Saved entries
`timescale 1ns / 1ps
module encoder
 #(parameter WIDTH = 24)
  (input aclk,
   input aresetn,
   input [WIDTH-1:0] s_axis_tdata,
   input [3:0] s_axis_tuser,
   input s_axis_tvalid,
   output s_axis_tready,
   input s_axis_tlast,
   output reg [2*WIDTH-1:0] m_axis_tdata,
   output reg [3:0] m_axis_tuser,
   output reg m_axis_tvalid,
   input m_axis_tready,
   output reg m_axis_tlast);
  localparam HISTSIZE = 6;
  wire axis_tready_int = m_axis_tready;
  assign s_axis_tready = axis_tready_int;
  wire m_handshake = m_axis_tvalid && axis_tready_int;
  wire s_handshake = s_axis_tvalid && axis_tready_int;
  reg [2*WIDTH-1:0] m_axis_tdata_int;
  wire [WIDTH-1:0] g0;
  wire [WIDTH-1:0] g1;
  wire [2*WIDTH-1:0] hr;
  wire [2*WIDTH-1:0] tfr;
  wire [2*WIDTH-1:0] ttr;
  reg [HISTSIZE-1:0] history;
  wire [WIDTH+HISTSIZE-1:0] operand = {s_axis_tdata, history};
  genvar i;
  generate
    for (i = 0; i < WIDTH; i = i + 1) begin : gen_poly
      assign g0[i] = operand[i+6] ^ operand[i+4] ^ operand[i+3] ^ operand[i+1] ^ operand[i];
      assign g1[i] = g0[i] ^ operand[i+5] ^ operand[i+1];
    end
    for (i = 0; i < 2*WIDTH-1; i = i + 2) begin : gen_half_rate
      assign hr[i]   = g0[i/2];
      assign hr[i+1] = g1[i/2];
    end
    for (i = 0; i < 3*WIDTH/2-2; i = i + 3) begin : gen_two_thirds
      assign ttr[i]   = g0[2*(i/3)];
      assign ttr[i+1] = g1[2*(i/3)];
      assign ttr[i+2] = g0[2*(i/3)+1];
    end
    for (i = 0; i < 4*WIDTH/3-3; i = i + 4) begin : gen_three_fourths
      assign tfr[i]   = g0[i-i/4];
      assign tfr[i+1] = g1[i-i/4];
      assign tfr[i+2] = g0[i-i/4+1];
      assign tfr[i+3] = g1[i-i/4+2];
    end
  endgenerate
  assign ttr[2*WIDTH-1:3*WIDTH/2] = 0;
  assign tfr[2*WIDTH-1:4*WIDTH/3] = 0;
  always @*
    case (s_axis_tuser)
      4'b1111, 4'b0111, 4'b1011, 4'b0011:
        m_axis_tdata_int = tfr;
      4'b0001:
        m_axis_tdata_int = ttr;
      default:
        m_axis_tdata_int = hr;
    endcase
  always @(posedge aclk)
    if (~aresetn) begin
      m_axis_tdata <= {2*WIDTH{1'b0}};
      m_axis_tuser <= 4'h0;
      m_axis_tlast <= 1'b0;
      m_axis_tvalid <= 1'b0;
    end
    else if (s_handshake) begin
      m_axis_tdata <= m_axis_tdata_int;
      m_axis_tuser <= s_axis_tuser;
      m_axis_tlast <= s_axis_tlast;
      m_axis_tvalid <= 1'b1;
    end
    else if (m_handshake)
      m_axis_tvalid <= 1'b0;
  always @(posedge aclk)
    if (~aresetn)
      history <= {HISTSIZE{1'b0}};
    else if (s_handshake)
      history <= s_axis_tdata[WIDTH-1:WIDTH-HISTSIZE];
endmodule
==
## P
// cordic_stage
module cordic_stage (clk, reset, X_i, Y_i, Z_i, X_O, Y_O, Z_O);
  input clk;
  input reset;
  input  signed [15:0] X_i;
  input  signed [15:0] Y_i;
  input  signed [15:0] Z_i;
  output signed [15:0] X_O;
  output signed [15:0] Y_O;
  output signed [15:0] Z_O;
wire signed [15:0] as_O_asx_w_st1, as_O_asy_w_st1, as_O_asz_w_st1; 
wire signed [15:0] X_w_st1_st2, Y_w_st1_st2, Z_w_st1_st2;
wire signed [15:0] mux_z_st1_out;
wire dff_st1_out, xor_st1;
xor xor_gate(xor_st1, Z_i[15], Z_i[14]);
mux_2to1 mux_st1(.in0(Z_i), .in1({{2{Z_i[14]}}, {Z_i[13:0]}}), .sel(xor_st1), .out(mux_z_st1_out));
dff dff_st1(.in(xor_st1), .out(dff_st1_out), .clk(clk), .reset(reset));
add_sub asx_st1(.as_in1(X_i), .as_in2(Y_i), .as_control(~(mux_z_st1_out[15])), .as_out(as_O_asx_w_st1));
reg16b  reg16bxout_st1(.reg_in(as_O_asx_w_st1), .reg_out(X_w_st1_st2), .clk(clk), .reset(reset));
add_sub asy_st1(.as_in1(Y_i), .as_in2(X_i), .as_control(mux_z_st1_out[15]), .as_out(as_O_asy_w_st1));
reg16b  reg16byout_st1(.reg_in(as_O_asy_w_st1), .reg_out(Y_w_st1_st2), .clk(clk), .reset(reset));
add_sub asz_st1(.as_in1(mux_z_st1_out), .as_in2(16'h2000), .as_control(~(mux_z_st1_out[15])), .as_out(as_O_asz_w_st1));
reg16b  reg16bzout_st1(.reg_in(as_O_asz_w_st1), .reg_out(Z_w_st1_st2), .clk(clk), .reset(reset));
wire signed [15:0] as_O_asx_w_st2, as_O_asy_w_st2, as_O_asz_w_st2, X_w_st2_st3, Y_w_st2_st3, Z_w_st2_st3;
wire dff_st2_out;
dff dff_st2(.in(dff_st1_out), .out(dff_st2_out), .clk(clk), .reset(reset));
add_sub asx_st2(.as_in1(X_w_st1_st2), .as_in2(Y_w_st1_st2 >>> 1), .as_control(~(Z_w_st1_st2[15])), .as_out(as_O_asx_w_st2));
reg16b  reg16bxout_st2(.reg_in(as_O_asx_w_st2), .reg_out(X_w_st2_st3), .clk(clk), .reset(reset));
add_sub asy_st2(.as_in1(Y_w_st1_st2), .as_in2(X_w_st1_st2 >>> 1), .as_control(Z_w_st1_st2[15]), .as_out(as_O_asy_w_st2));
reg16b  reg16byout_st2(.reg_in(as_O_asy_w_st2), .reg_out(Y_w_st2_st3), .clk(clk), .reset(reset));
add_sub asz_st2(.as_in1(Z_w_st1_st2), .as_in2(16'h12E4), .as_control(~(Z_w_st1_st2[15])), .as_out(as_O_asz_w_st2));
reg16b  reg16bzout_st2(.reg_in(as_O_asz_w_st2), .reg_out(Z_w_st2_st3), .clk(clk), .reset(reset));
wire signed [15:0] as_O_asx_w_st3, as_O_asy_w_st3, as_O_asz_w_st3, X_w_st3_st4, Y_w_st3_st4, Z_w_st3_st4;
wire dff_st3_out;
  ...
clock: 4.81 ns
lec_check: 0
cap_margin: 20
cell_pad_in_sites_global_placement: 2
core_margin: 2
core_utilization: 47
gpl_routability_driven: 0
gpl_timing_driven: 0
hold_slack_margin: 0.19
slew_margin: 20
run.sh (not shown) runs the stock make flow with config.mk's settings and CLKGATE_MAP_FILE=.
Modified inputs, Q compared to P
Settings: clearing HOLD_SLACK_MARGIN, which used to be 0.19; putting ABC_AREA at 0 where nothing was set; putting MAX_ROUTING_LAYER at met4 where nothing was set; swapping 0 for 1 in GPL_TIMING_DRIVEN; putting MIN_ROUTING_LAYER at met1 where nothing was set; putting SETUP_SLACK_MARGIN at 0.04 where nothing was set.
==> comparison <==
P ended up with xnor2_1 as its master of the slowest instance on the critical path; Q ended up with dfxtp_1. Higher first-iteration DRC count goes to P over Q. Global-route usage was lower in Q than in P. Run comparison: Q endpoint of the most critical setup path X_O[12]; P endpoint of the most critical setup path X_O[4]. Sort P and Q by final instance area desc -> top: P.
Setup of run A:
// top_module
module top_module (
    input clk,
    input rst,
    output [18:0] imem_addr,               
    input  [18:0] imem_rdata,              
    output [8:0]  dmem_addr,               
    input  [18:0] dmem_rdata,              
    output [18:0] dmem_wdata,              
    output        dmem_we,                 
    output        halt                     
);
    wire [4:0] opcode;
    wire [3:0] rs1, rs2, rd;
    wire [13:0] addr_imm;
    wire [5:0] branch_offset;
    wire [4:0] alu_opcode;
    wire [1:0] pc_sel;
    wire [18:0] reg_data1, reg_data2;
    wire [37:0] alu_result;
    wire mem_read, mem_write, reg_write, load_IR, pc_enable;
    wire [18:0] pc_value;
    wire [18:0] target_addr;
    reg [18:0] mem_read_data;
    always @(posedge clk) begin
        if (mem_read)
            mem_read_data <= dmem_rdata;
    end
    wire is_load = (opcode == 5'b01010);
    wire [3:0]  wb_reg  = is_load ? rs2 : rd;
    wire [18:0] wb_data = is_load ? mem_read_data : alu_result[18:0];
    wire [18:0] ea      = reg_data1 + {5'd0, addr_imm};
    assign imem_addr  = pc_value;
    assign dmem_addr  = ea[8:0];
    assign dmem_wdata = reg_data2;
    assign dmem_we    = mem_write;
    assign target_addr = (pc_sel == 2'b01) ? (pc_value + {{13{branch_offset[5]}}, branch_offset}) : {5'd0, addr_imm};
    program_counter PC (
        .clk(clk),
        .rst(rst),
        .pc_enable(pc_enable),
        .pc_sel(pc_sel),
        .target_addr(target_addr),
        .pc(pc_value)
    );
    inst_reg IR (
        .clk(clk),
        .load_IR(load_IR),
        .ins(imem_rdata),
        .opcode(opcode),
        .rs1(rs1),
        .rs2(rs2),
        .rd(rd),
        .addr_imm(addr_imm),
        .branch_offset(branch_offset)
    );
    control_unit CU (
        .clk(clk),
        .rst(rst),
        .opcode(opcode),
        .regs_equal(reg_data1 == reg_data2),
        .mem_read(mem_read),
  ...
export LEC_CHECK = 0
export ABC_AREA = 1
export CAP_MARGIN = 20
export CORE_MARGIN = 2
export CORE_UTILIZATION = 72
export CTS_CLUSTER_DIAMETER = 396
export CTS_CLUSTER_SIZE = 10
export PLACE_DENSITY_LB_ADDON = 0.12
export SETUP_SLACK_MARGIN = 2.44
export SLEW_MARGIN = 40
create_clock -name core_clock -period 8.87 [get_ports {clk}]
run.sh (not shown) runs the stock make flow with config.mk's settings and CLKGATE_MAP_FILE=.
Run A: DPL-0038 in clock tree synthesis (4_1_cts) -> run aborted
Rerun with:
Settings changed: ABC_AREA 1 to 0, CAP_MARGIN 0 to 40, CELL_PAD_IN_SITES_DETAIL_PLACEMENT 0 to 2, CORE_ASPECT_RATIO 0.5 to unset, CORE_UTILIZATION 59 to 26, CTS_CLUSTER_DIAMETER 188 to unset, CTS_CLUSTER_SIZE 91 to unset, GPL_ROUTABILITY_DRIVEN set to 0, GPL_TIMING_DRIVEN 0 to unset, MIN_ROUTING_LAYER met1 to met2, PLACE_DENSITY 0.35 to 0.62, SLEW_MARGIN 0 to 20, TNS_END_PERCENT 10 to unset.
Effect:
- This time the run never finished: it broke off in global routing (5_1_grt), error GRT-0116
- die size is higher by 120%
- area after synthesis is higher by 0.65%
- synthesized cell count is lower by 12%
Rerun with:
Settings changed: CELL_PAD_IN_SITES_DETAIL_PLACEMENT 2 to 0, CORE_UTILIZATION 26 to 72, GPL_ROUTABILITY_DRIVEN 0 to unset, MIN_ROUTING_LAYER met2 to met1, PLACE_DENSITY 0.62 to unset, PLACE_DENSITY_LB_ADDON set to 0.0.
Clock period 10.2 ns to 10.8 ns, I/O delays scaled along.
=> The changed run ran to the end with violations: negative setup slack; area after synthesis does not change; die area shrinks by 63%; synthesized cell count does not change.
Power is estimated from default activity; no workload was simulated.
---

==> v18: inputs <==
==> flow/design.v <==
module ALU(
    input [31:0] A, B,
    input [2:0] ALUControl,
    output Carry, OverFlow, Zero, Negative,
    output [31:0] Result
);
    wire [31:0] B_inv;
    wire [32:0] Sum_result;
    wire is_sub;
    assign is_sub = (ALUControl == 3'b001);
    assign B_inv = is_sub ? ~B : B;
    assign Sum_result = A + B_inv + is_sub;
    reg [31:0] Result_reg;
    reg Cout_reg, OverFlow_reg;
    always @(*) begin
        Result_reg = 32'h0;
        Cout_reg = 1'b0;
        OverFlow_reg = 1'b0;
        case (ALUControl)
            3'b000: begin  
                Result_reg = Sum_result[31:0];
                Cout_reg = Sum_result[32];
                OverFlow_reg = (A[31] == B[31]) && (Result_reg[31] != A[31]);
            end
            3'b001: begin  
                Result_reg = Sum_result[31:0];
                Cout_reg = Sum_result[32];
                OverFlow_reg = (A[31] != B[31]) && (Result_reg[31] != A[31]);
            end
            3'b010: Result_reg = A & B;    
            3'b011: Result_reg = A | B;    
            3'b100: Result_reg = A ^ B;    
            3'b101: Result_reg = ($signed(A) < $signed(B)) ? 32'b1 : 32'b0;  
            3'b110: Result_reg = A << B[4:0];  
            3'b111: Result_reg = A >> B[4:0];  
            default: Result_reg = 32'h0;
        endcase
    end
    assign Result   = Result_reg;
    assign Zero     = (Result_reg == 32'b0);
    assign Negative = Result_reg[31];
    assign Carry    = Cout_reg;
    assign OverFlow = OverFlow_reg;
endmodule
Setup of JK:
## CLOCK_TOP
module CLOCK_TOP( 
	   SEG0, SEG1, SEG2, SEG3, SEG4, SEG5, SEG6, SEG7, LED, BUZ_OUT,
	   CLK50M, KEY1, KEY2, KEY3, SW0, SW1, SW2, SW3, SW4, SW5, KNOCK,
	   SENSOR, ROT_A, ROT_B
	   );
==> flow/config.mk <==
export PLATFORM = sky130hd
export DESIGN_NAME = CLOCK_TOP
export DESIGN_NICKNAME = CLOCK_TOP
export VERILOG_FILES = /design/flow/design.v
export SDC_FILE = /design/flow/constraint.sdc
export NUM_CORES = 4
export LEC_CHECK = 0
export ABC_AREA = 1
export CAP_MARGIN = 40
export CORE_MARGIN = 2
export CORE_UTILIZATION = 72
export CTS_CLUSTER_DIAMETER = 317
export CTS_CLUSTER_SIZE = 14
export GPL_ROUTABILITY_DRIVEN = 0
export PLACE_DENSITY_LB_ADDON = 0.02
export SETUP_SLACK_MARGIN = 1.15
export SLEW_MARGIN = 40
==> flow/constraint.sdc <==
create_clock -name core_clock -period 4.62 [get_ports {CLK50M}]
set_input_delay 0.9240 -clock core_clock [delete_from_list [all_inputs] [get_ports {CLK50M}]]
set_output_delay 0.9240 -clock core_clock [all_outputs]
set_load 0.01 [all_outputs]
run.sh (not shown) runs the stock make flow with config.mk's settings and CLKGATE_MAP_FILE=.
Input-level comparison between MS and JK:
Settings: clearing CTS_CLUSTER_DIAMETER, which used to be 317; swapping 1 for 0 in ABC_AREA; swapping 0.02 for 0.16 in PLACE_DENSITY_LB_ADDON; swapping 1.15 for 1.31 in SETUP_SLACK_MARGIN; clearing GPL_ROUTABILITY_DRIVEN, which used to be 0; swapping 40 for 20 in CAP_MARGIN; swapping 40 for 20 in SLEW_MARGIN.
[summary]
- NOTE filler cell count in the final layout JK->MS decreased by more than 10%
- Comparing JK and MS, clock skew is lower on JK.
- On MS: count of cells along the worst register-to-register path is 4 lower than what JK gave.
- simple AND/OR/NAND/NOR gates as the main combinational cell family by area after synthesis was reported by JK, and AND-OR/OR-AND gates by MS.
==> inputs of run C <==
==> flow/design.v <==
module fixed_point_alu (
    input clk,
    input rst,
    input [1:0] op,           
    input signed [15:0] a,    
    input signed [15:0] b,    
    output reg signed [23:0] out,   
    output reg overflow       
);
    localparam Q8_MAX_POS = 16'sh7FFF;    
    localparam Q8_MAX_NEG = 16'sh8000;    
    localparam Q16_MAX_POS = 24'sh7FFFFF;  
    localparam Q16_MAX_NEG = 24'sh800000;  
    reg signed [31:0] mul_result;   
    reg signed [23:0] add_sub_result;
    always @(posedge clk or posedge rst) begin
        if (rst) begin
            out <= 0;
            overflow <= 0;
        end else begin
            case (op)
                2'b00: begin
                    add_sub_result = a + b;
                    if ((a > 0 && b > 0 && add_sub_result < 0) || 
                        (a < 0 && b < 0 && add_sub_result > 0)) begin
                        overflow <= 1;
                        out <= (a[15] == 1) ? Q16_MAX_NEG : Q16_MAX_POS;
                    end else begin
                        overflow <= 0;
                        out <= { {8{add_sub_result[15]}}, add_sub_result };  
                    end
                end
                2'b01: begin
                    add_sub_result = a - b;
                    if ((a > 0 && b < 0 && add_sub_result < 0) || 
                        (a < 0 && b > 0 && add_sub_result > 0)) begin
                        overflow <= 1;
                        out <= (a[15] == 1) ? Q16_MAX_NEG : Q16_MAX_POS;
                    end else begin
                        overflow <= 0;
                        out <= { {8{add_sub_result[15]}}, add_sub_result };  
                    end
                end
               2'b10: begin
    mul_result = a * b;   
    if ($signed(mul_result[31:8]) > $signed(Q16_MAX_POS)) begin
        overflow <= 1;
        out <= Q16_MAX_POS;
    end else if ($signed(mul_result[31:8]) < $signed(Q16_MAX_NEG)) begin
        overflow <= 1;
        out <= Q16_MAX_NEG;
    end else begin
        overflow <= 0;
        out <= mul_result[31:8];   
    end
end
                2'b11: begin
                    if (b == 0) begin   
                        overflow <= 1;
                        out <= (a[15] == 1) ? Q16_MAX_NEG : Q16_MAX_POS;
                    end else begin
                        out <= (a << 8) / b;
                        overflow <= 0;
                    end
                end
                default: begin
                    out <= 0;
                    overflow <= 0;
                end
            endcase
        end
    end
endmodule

Aim of the exercise: The required answer is a single number: the count of lines in the entries that hold the string "Zero".

Task output: 2